II. Procedural History

Bess was born on September 5, 1961, Administrative Record ("R.") 265, and at the time of the ALJ's decision was "closely approaching advanced age" under 20 C.F.R. § 404.1563(d). She completed high school and has work experience as a cashier, hostess, and laundry attendant. R. 316. Bess protectively filed for DIB on November 8, 2010. R. 265-66. She alleged a disability onset date of December 3, 2009, R. 265, amended to September 20, 2010, at her administrative hearing on January 10, 2012, R. 38; see also R. 59. She alleged disability based on the following conditions: deteriorating cervical discs, upper and lower back problems, high cholesterol and blood pressure, low thyroid, spinal stenosis, and erratic heartbeat. R. 315.

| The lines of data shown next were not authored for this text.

==> src/design/sacla_pkg.sv <==
`timescale 1ns / 1ps

package sacla_pkg;

  localparam int unsigned SET_COUNT  = 128;
  localparam int unsigned WAY_COUNT  = 8;
  localparam int unsigned LINE_BYTES = 32;

  localparam int unsigned ADDR_W = 32;
  localparam int unsigned BYTE_W = 8;
  localparam int unsigned OFF_W  = $clog2(LINE_BYTES);
  localparam int unsigned SET_W  = $clog2(SET_COUNT);
  localparam int unsigned WAY_W  = $clog2(WAY_COUNT);
  localparam int unsigned TAG_W  = ADDR_W - OFF_W - SET_W;
  // ages run from 0 (empty) up to WAY_COUNT
  localparam int unsigned AGE_W  = $clog2(WAY_COUNT + 1);

  localparam int unsigned DATA_ROWS = SET_COUNT * WAY_COUNT;
  localparam int unsigned LINE_W    = SET_W + WAY_W;

  typedef logic [WAY_COUNT-1:0][TAG_W-1:0]  tag_row_t;
  typedef logic [WAY_COUNT-1:0][AGE_W-1:0]  age_row_t;
  typedef logic [LINE_BYTES-1:0][BYTE_W-1:0] line_t;

  typedef struct packed {
    logic accept;   // latch item, read tag and age rows of its set
    logic lookup;   // resolve hit/victim, write back rows, access line
    logic clr_wr;   // clear one data line
    logic out_load; // load result register
  } cmd_t;

  typedef struct packed {
    logic clr_last;
  } stat_t;

endpackage

==> src/design/sacla_ctrl.sv <==
`timescale 1ns / 1ps

module sacla_ctrl (
  input  logic             clk_i,
  input  logic             rst_ni,
  input  logic             req_valid_i,
  output logic             req_ready_o,
  output logic             rsp_valid_o,
  input  logic             rsp_ready_i,
  input  sacla_pkg::stat_t stat_i,
  output sacla_pkg::cmd_t  cmd_o
);

  typedef enum logic [3:0] {
    ST_CLEAR  = 4'b0001,
    ST_IDLE   = 4'b0010,
    ST_LOOKUP = 4'b0100,
    ST_RESP   = 4'b1000
  } state_e;

  state_e state_q, state_d;
  logic   rsp_valid_q, rsp_valid_d;
  logic   out_free;

  assign out_free = !rsp_valid_q || rsp_ready_i;

  always_comb begin
    state_d      = state_q;
    cmd_o        = '0;
    req_ready_o  = 1'b0;
    unique case (state_q)
      ST_CLEAR: begin
        cmd_o.clr_wr = 1'b1;
        if (stat_i.clr_last) state_d = ST_IDLE;
      end
      ST_IDLE: begin
        req_ready_o = 1'b1;
        if (req_valid_i) state_d = ST_LOOKUP;
      end
      ST_LOOKUP: begin
        cmd_o.lookup = 1'b1;
        state_d      = ST_RESP;
      end
      ST_RESP: begin
        // result leaves as the next item comes in
        if (out_free) begin
          cmd_o.out_load = 1'b1;
          req_ready_o    = 1'b1;
          state_d        = req_valid_i ? ST_LOOKUP : ST_IDLE;
        end
      end
      default: state_d = ST_CLEAR;
    endcase
    cmd_o.accept = req_ready_o && req_valid_i;
  end

  always_comb begin
    rsp_valid_d = rsp_valid_q;
    if (cmd_o.out_load) begin
      rsp_valid_d = 1'b1;
    end else if (rsp_ready_i) begin
      rsp_valid_d = 1'b0;
    end
  end

  always_ff @(posedge clk_i or negedge rst_ni) begin
    if (!rst_ni) begin
      state_q     <= ST_CLEAR;
      rsp_valid_q <= 1'b0;
    end else begin
      state_q     <= state_d;
      rsp_valid_q <= rsp_valid_d;
    end
  end

  assign rsp_valid_o = rsp_valid_q;

endmodule

==> config.mk <==
export PLATFORM = sky130hd
export DESIGN_NAME = sacla_ctrl
export DESIGN_NICKNAME = d
export VERILOG_FILES = /design/src/design/sacla_pkg.sv /design/src/design/sacla_ctrl.sv
export SDC_FILE = /design/constraint.sdc
export NUM_CORES = 1
export LEC_CHECK = 0
export BUFFER_PORTS_ARGS = -buffer_cell sky130_fd_sc_hd__buf_2
export CAP_MARGIN = 20
export CORE_AREA = 2 2 39 41
export CTS_CLUSTER_DIAMETER = 200
export DETAILED_ROUTE_END_ITERATION = 10
export DIE_AREA = 0 0 41 43
export PLACE_DENSITY = 0.56
export SKIP_CTS_REPAIR_TIMING = 1
export SKIP_LAST_GASP = 1
export SLEW_MARGIN = 20
export SYNTH_ARGS = -nofsm -noshare
export SYNTH_HDL_FRONTEND = slang
export SYNTH_SLANG_ARGS = --single-unit
==> constraint.sdc <==
create_clock -name clk_i -period 1.4 [get_ports clk_i]
set_clock_uncertainty 0.1 [all_clocks]
set_input_delay 0.42 -clock clk_i [delete_from_list [all_inputs] [get_ports clk_i]]
set_output_delay 0.42 -clock clk_i [all_outputs]
set_load 0.005 [all_outputs]
* Word level (Yosys, flattened, before mapping)
Cells that the tools add are included.
** Word-level totals
- Logic and storage cells :: 26
- Output and inout bits :: 6
- Input port bits :: 5
- Register bits after elaboration :: 5
** Operators by class
- Eq/ne operators :: 7
- Multiplexer cells :: 12
- Reductions and logical operators :: 5
** Operator list (number)
- $pmux 4 s4 :: 1
- $mux 4 :: 3
- $mux 1 :: 6
- $ne 2x2->1 const B :: 3
- $eq 4x1->1 const B :: 1
- $eq 4x2->1 const B :: 1
- $eq 4x3->1 const B :: 1
- $eq 4x4->1 const B :: 1
- $mux 3 :: 1
- $reduce_and 3->1 :: 1
- $pmux 1 s2 :: 1
- $reduce_bool 2->1 :: 1
- $logic_and 1x1->1 :: 1
- $logic_not 1->1 :: 1
- $logic_or 1x1->1 :: 1

* Longest topological paths before layout
Gate-level depths: netlist of the first run.
- Depth in word-level cells :: 5
- Gate-level depth with buffers :: 4
- Mapped depth without buffers :: 3

* Worst setup path after synthesis of the first run
No wires, ideal clock.
- Path kind :: reg-to-output
- Start :: reg state_q[2]
- End :: out cmd_o[0] (netlist name)
- Cell stages (with the launch flop) :: 4
- Setup slack :: -164 ps
- Path buffers :: 1
- Required time :: 880 ps
- Arrival :: 1044 ps
- Cell sequence :: dfrtp_1 -> or2b_4 -> nor4b_2 -> buf_4
** RTL lines
- start: declaration :: RTL line sacla_ctrl.sv:21 : state_e state_q, state_d;
- start signal: assignment :: RTL line sacla_ctrl.sv:71 : state_q <= state_d;
- end: declaration :: RTL line sacla_ctrl.sv:11 : output sacla_pkg::cmd_t cmd_o

==> results of run 1 <==
## power groups by stage
stage | clock network (mW) | logic (mW) | registers, mW
after floorplan | 0 | 0.226 | 0.207
after global placement | 0 | 0.385 | 0.220
after detailed placement | 0 | 0.384 | 0.223
after CTS | 0.173 | 0.385 | 0.221
after global routing | 0.189 | 0.478 | 0.228
final | 0.164 | 0.437 | 0.222
## critical path: stages (launching register included)
cell	delay [ns]
dfrtp_1	0.42
nor2b_1	0.16
a21oi_2	0.09
nor4b_2	0.21
buf_2	0.15
## metrics by stage
step | utilization [%] | cells | worst slack [ns]
detailed placement | 32.0 | 61 | -0.272
finish | 37.2 | 67 | -0.398
floorplan | - | 28 | -0.155
CTS | 33.9 | 65 | -0.431
global route | 37.2 | 67 | -0.483
global placement | 32.0 | 61 | -0.259
## final cells by class
type | instances | area, um^2 | share of cell area (%)
repair buffers | 22 | 143 | 27.7
multi-input cells | 20 | 198 | 38.4
flip-flops and latches | 5 | 128 | 24.8
clock buffers | 4 | 26.3 | 5.11
well taps | 16 | 20.0 | 3.89
## worst min-delay path by stage
stage                         endpoint  depth (start not counted)
2_1_floorplan  rsp_valid_o$_DFFE_PN0P_                          0
3_3_place_gp   rsp_valid_o$_DFFE_PN0P_                          1
3_5_place_dp   rsp_valid_o$_DFFE_PN0P_                          1
4_1_cts        rsp_valid_o$_DFFE_PN0P_                          1
5_1_grt         state_q[0]$_DFFE_PN1P_                          2
6_report        state_q[0]$_DFFE_PN1P_                          2
## cell usage after synthesis
| master | n | area, um^2 |
|---|---|---|
| a211oi_1 | 1 | 7.51 |
| a211oi_2 | 1 | 12.5 |
| a21oi_2 | 1 | 8.76 |
| and2b_1 | 1 | 7.51 |
| buf_2 | 1 | 5.00 |
| buf_4 | 1 | 7.51 |
| buf_6 | 1 | 11.3 |
| dfrtp_1 | 4 | 100 |
| dfstp_2 | 1 | 26.3 |
| nand2_1 | 1 | 3.75 |
| nand2b_1 | 2 | 12.5 |
| nor2b_1 | 1 | 6.26 |
| nor3_1 | 2 | 10.0 |
| nor3_2 | 1 | 10.0 |
| nor4b_1 | 3 | 26.3 |
| nor4b_2 | 2 | 30.0 |
| o21a_1 | 1 | 7.51 |
| o31ai_1 | 1 | 7.51 |
| o41ai_1 | 1 | 8.76 |
| or2b_4 | 1 | 11.3 |
## cell families after synthesis
| logic type | count (synthesis) |
|---|---|
| buffers and inverters | 3 |
| AND/OR/NAND/NOR | 14 |
| AO/OA/AOI/OAI | 6 |
| flip-flops | 5 |
## cell usage in the layout (no fill, tap or decap)
| cell type | n |
|---|---|
| dfrtp_1 | 3 |
| o41ai_1 | 1 |
| a211oi_1 | 1 |
| clkbuf_4 | 3 |
| dfstp_2 | 1 |
| nand2_1 | 1 |
| nor2b_1 | 1 |
| dlygate4sd3_1 | 1 |
| nor3_1 | 1 |
| dfrtp_2 | 1 |
| buf_4 | 11 |
| or2b_4 | 1 |
| nor3_2 | 2 |
| nand2b_4 | 1 |
| a211oi_2 | 1 |
| o31ai_1 | 1 |
| a21oi_2 | 1 |
| clkbuf_1 | 1 |
| o21a_1 | 1 |
| nand2b_1 | 1 |
| and2b_1 | 1 |
| nor4b_4 | 1 |
| buf_2 | 10 |
| nor4b_1 | 2 |
| nor4b_2 | 2 |
## flip-flops by register name, indices dropped and copies added, names as in the netlist
| register | flops |
|---|---|
| state_q | 4 |
| rsp_valid_o | 1 |
## routing by layer
metal | share of wire, % | vias up
li1 | - | 151
met1 | 44 | 144
met2 | 48 | 14
met3 | 8.4 | 0
met4 | 0 | 0
met5 | 0 | -
==> key figures, run 1 <==
Status
  • Status: finished, violations left
  • Failing checks: negative setup slack

Cells and area
  • Area Overhead vs Synth: 60.5%
  • Layout cells sized above 1: 68.6%
  • Nets: 57
  • Diode count: 0
  • Fill cells: 147
  • Post-Layout Inst Area: 514 um^2

STA
  • Setup_tns: -1.71 ns
  • Least-Margin Pin Slew: 0.259 ns
  • Tmin final: 1.80 ns
  • Relative slew margins: 82.5%
  • Max Freq: 0.556 GHz
  • Hold Slack: 0.240 ns
  • Final worst setup slack: -0.398 ns
  • Fin. Hold Viols: 0
  • Final setup violating endpoints: 5
  • RSZ-0062 raised after global routing: true
  • Max Slew Vio Count: 0
  • Period Utilization, post-route: 128%

Worst setup path
  • R2r endpoint: state_q[2]$_DFFE_PN0P_
  • CP startpoint kind: flip-flop
  • CP endpoint: cmd_o[3]
  • Critical Path RT: 0.88 ns
  • Crit path from: state_q[1]$_DFFE_PN0P_
  • Worst reg2reg setup slack: 0 ns
  • CP Capture Type: primary output
  • R2R depth: 5
  • Crit Path Category: reg2out
  • Worst R2R Start: state_q[1]$_DFFE_PN0P_
  • CP Max Fanout: 4
  • Arrival @ worst endpoint: 1.28 ns

Clock network
  • Worst skew pair latency: 0.24 ns
  • Num CTS Buffers: 3
  • Worst-path clk slew: 0.04 ns
  • CTS root buf: clkbuf_4
  • CTS tree: done
  • CTS sink cnt: 5
  • Bufs on Longest Clock Path: 2
  • H-tree level count: 1

Power
  • Clock Power Share: 20.0%
  • Leak Pwr: 0.233 nW
  • Max VDD drop: 877 uV
  • Final Total Pwr: 823 uW
  • Register share of total power: 26.9%
  • Pwr/cell area: 1600 nW/um^2
  • Power share of the combinational group: 53.1%
  • Int Pwr: 538 uW
  • Net Sw Frac: 34.7%
  • NetSw: 286 uW

Global routing
  • Met3 usage: 7.85%
  • Gr usage total: 10.9%
  • Initial antenna violation count: 0
  • Met2 Use GR: 12.8%
  • Met1 usage: 14.0%
  • Vias in the first global route: 278
  • Largest net degree at the start of global routing: 8
  • First-pass GRT wire length: 1200 um
  • Total gr overflow: 0
  • GRT Max-Usage Layer: met1

Job
  • Max-Cap Viols: 0

Detailed routing
  • Wirelength, routed: 760 um
  • Wirelength per Cell: 11.3 um
  • Post-route ant nets: 0
  • Vias: 309
  • DRC errors left: 0
  • First DRT Iteration DRCs: 2
  • Via density: 4.61
  • DRT Pass-1 Iters: 2

Synthesis
  • Xor/xnor share of the synthesized area: 0%
  • Syn_nets: 33
  • Syn Inst Count: 28
  • Sequential share of the synthesized area: 39.5%
  • Avg Cell Area, Syn: 11.4 um^2
  • Combinational family with the most area after synthesis: simple AND/OR/NAND/NOR gates
  • Post-Synth Adder-Cell Area: 0%
  • Cell Area, Synth: 320 um^2
  • Seq cells post-synth: 5
  • Post-Synth Simple-Gate Area: 36.7%
  • Post-synthesis mux area share: 0%
  • Ys Warns: 0
  • Synth cell types: 20
  • Compound-Gate Fraction of Synth Area: 16.4%

Worst hold path
  • Min-Delay Path Class: in2reg
  • Hold path start: stat_i

Floorplanning
  • Row cnt: 14
  • Die height: 43 um
  • Die area: 1760 um^2
  • Core footprint: 1380 um^2
  • Die Wd: 41 um
  • Effective utilization at floorplan: 23.1%
  • Top Ports: 11

Place
  • Port Buffers: 10
  • Cell Area, Placed: 443 um^2
  • HPWL after DPL: 557 um
  • GP Congestion: 0.712
Power figures use the tool's default switching activity.
==> run 2: changes to the inputs <==
CELL_PAD_IN_SITES_DETAIL_PLACEMENT = 1   (was unset)
CELL_PAD_IN_SITES_GLOBAL_PLACEMENT = 1   (was unset)
CORE_AREA = 3 3 40 42   (was 2 2 39 41)
DIE_AREA = 0 0 43 45   (was 0 0 41 43)
PLACE_DENSITY = 0.66   (was 0.56)
==> key figures, run 2 (same netlist as run 1, synthesis figures left out) <==
Worst setup path
  • Crit Path Category: reg2out (unchanged)
  • CP Capture Type: primary output (unchanged)
  • Arrival @ worst endpoint: 1.32 ns (was 1.28 ns)
  • CP startpoint kind: flip-flop (unchanged)
  • R2R depth: 4 (was 5)
  • Critical Path RT: 0.88 ns (about the same)
  • CP Max Fanout: 5 (was 4)

Place
  • Cell Area, Placed: 434 um^2 (was 443 um^2)
  • GP Congestion: 0.703 (was 0.712)
  • Pre-CTS WS: -0.337 ns (was -0.272 ns)
  • Port Buffers: 10 (unchanged)
  • Placed insts: 59 (was 61)
  • HPWL after DPL: 762 um (was 557 um)

Cells and area
  • Diode count: 0 (unchanged)
  • Area Overhead vs Synth: 52.0% (was 60.5%)
  • Nets: 55 (was 57)
  • Max reg flops: 4 (unchanged)
  • Most frequent cells in the layout: buf_2, buf_4, clkbuf_4 (was buf_4, buf_2, clkbuf_4, dfrtp_1)
  • Top reg by flops: state_q (unchanged)
  • Layout cells sized above 1: 65.3% (was 68.6%)
  • Fill cells: 153 (was 147)
  • Finished Core Util: 37.9% (was 37.2%)
  • Most common cell after layout, fill and taps aside: buf_2 (was buf_4)
  • Fin cells: 64 (was 67)
  • Post-Layout Inst Area: 487 um^2 (was 514 um^2)

Global routing
  • Vias in the first global route: 351 (was 278)
  • First-pass GRT wire length: 1500 um (was 1200 um)
  • Initial antenna violation count: 0 (unchanged)
  • Largest net degree at the start of global routing: 8 (unchanged)
  • Gr usage total: 11.0% (was 10.9%)
  • Total gr overflow: 0 (unchanged)

Power
  • Final Total Pwr: 796 uW (was 823 uW)
  • Max VDD drop: 582 uV (was 877 uV)
  • Pwr/cell area: 1640 nW/um^2 (was 1600 nW/um^2)
  • Leak Pwr: 0.221 nW (was 0.233 nW)

Worst hold path
  • Min-Delay Path Class: in2reg (unchanged)
  • Hold Path Cell Cnt: 2 (unchanged)

Floorplanning
  • Die area: 1940 um^2 (was 1760 um^2)
  • Effective utilization at floorplan: 24.9% (was 23.1%)
  • Die height: 45 um (was 43 um)
  • Row cnt: 13 (was 14)
  • Core footprint: 1280 um^2 (was 1380 um^2)
  • Top Ports: 11 (unchanged)
  • Die Wd: 43 um (was 41 um)

STA
  • Final setup violating endpoints: 5 (unchanged)
  • Least-Margin Pin Slew: 0.256 ns (was 0.259 ns)
  • Hold Slack: 0.238 ns (was 0.240 ns)
  • Max Slew Vio Count: 0 (unchanged)
  • Period Utilization, post-route: 131% (was 128%)
  • Fin. Hold Viols: 0 (unchanged)
  • RSZ-0062 raised after global routing: true (unchanged)
  • Relative slew margins: 82.7% (was 82.5%)
  • Setup_tns: -1.93 ns (was -1.71 ns)
  • Final worst setup slack: -0.435 ns (was -0.398 ns)
  • Max Freq: 0.545 GHz (was 0.556 GHz)
  • Tmin final: 1.84 ns (was 1.80 ns)

Detailed routing
  • Vias: 300 (was 309)
  • Post-route ant nets: 0 (unchanged)
  • Wirelength, routed: 915 um (was 760 um)
  • Wirelength per Cell: 14.3 um (was 11.3 um)
  • DRC errors left: 0 (unchanged)
  • Via density: 4.69 (was 4.61)
  • First DRT Iteration DRCs: 1 (was 2)
  • DRT Pass-1 Iters: 4 (was 2)

Status
  • Status: finished, violations left (unchanged)
  • Failing checks: negative setup slack (unchanged)

Clock network
  • Worst-path clk slew: 0.05 ns (was 0.04 ns)
  • Num CTS Buffers: 3 (unchanged)
  • CTS sink cnt: 5 (unchanged)
  • Bufs on Longest Clock Path: 2 (unchanged)
  • Worst skew pair latency: 0.24 ns (about the same)
  • CTS tree: done (unchanged)
  • CTS root buf: clkbuf_4 (unchanged)
  • H-tree level count: 1 (unchanged)

Job
  • Max-Cap Viols: 0 (unchanged)
## run 2: cell count changes in the layout (fill, tap and decap cells not counted), sizes merged
cell  before  now
buf       21   19
## run 2: power by group
group          internal [mW]  switching (mW)
Sequential             0.191          0.0444
Combinational          0.205           0.183
Clock                  0.108          0.0642
Total                  0.504           0.291
## run 2: cell type report
cell class / count / area [um^2] / share of cell area [%]
flip-flops and latches: 5 / 129 / 26.5
repair buffers: 20 / 128 / 26.2
well taps: 15 / 18.8 / 3.86
multi-input cells: 20 / 185 / 38.0
clock buffers: 4 / 26.3 / 5.40
## run 2: layer usage
layer	part of all wire [%]	track usage [%]	vias up	routed length, um
met5	0	0	-	0
met4	0	5.42	0	0
met3	5.6	2.39	0	51
met2	55	20.7	10	500
met1	40	11.7	142	362
li1	-	-	148	-
## run 2: final timing paths
kind	slack, ns	startpoint	endpoint
min in group asynchronous	0.42	rst_ni	state_q[3]$_DFFE_PN0P_
max in group asynchronous	0.56	rst_ni	state_q[0]$_DFFE_PN1P_
worst max-delay path	-0.44	state_q[1]$_DFFE_PN0P_	cmd_o[3]
worst min register to register	0.50	rsp_valid_o$_DFFE_PN0P_	rsp_valid_o$_DFFE_PN0P_
worst max register to register	0.09	state_q[3]$_DFFE_PN0P_	state_q[0]$_DFFE_PN1P_
worst min-delay path	0.24	stat_i	state_q[0]$_DFFE_PN1P_
## run 2: critical path: stages, from the launching register on
cell	delay, ns
dfrtp_2	0.45
nor2b_1	0.16
a21oi_2	0.10
nor4b_2	0.21
buf_2	0.15
==> run 3: changes to the inputs <==
PLACE_DENSITY = 0.64   (was 0.66)
clock period = 1.9 ns   (was 1.4 ns; I/O delays follow)
==> key figures, run 3 (same netlist as run 1, synthesis figures left out) <==
Floorplanning
  • Top Ports: 11 (unchanged)
  • Row cnt: 13 (unchanged)
  • Die height: 45 um (unchanged)
  • Effective utilization at floorplan: 24.9% (unchanged)
  • Core footprint: 1280 um^2 (unchanged)
  • Die area: 1940 um^2 (unchanged)
  • Die Wd: 43 um (unchanged)

Detailed routing
  • DRT Pass-1 Iters: 4 (unchanged)
  • Vias: 318 (was 300)
  • DRC errors left: 0 (unchanged)
  • Wirelength per Cell: 13.8 um (was 14.3 um)
  • Via density: 4.89 (was 4.69)
  • Post-route ant nets: 0 (unchanged)
  • Wirelength, routed: 900 um (was 915 um)
  • First DRT Iteration DRCs: 11 (was 1)

Worst setup path
  • CP endpoint: cmd_o[0] (was cmd_o[3])
  • CP Max Fanout: 4 (was 5)
  • Arrival @ worst endpoint: 1.29 ns (was 1.32 ns)
  • Worst reg2reg setup slack: 0.59 ns (was 0.09 ns)
  • Slowest-stage cell, CP: dfrtp_2 (unchanged)
  • Crit path buf inv count: 1 (unchanged)
  • Critical path's top delay family: simple AND/OR/NAND/NOR gates (was flip-flops)
  • Levels on crit path: 3 (was 4)
  • CP startpoint kind: flip-flop (unchanged)
  • CP cell instances: or2b_4 > nor4b_2 > buf_2 (was nor2b_1 > a21oi_2 > nor4b_2 > buf_2)
  • Largest stage delay on the critical path: 0.43 ns (was 0.45 ns)
  • Crit Path Category: reg2out (unchanged)
  • Crit path from: state_q[2]$_DFFE_PN0P_ (was state_q[1]$_DFFE_PN0P_)
  • R2R depth: 4 (unchanged)
  • CP Capture Type: primary output (unchanged)
  • Critical Path RT: 1.23 ns (was 0.88 ns)
  • R2r endpoint: state_q[3]$_DFFE_PN0P_ (was state_q[0]$_DFFE_PN1P_)
  • Worst R2R Start: state_q[2]$_DFFE_PN0P_ (was state_q[3]$_DFFE_PN0P_)

Cells and area
  • Fin cells: 65 (was 64)
  • Layout cells sized above 1: 72.0% (was 65.3%)
  • Finished Core Util: 38.6% (was 37.9%)
  • Most common cell after layout, fill and taps aside: buf_4 (was buf_2)
  • Post-Layout Inst Area: 495 um^2 (was 487 um^2)
  • Nets: 56 (was 55)
  • Area Overhead vs Synth: 54.7% (was 52.0%)
  • Diode count: 0 (unchanged)
  • Top reg by flops: state_q (unchanged)
  • Most frequent cells in the layout: buf_4, buf_2, clkbuf_4, dfrtp_2 (was buf_2, buf_4, clkbuf_4)
  • Max reg flops: 4 (unchanged)

STA
  • Fin. Hold Viols: 0 (unchanged)
  • Relative slew margins: 82.0% (was 82.7%)
  • RSZ-0062 raised after global routing: true (unchanged)
  • Final worst setup slack: -0.0577 ns (was -0.435 ns)
  • Period Utilization, post-route: 103%
  • Least-Margin Pin Slew: 0.267 ns (was 0.256 ns)
  • Max Freq: 0.511 GHz
  • Final setup violating endpoints: 4 (was 5)
  • Max Slew Vio Count: 0 (unchanged)
  • Tmin final: 1.96 ns

Clock network
  • Worst skew pair latency: 0.25 ns (was 0.24 ns)
  • H-tree level count: 1 (unchanged)
  • CTS root buf: clkbuf_4 (unchanged)
  • Worst-path clk slew: 0.05 ns (about the same)
  • CTS tree: done (unchanged)
  • Bufs on Longest Clock Path: 2 (unchanged)
  • CTS sink cnt: 5 (unchanged)
  • Num CTS Buffers: 3 (unchanged)

Power
  • Max VDD drop: 694 uV (was 582 uV)
  • Final Total Pwr: 612 uW (was 796 uW)
  • Leak Pwr: 0.225 nW (was 0.221 nW)
  • Pwr/cell area: 1230 nW/um^2 (was 1640 nW/um^2)

Global routing
  • Gr usage total: 9.43% (was 11.0%)
  • Largest net degree at the start of global routing: 9 (was 8)
  • Initial antenna violation count: 0 (unchanged)
  • Total gr overflow: 0 (unchanged)
  • First-pass GRT wire length: 1260 um (was 1500 um)
  • Vias in the first global route: 301 (was 351)

Status
  • Failing checks: negative setup slack (unchanged)
  • Status: finished, violations left (unchanged)

Place
  • Cell Area, Placed: 403 um^2 (was 434 um^2)
  • Placed insts: 55 (was 59)
  • Port Buffers: 10 (unchanged)
  • GP Congestion: 0.730 (was 0.703)

Worst hold path
  • Min-Delay Path Class: in2async (was in2reg)

Job
  • Max-Cap Viols: 0 (unchanged)
-- run 3: changes by cell type in the layout (fill, tap and decap cells not counted) --
cell           delta
dfrtp_1           -1
dlygate4sd3_1     -1
nor2b_1           -1
buf_4             +2
dfrtp_2           +1
nor2b_2           +1
-- run 3: per-stage QoR --
stage | worst slack (ns) | setup TNS [ns] | hold WS [ns]
CTS | -0.148 | -0.462 | 0.0188
finish | -0.0577 | -0.151 | 0.0316
global placement | -0.0277 | -0.0277 | 0.285
global route | -0.151 | -0.467 | 0.0182
floorplan | 0.138 | 0 | 0.174
detailed placement | -0.0329 | -0.0329 | 0.290
-- run 3: layer usage --
metal  vias to the layer above  part of all wire [%]  track usage (%)
li1                        151                     -                -
met4                         0                  0.78             3.61
met1                       150                    40             9.71
met2                        15                    51             14.7
met5                         -                     0                0
met3                         2                   8.3             7.17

The Commissioner rejected Bess's application initially and on reconsideration. R. 18. On January 10, 2012, the ALJ held an administrative hearing at which Bess was represented by counsel. R. 32-53. In an opinion dated February 17, 2012, the ALJ found that Bess was not disabled under the Act. R. 108-16. Bess requested review of the ALJ's decision by the Appeals Council, which granted her request. R. 121-25. By an order dated April 11, 2013, the Appeals Council remanded her case to the ALJ for further evaluation of the effects of Bess's obesity, her advancement into the "closely approaching advanced age" category, and additional evidence submitted to the Appeals Council. R. 122-24. The ALJ held a second administrative hearing on August 21, 2013. R. 54-83. Bess was represented by counsel, and the ALJ heard testimony from a medical expert and a vocational expert ("VE"). Id.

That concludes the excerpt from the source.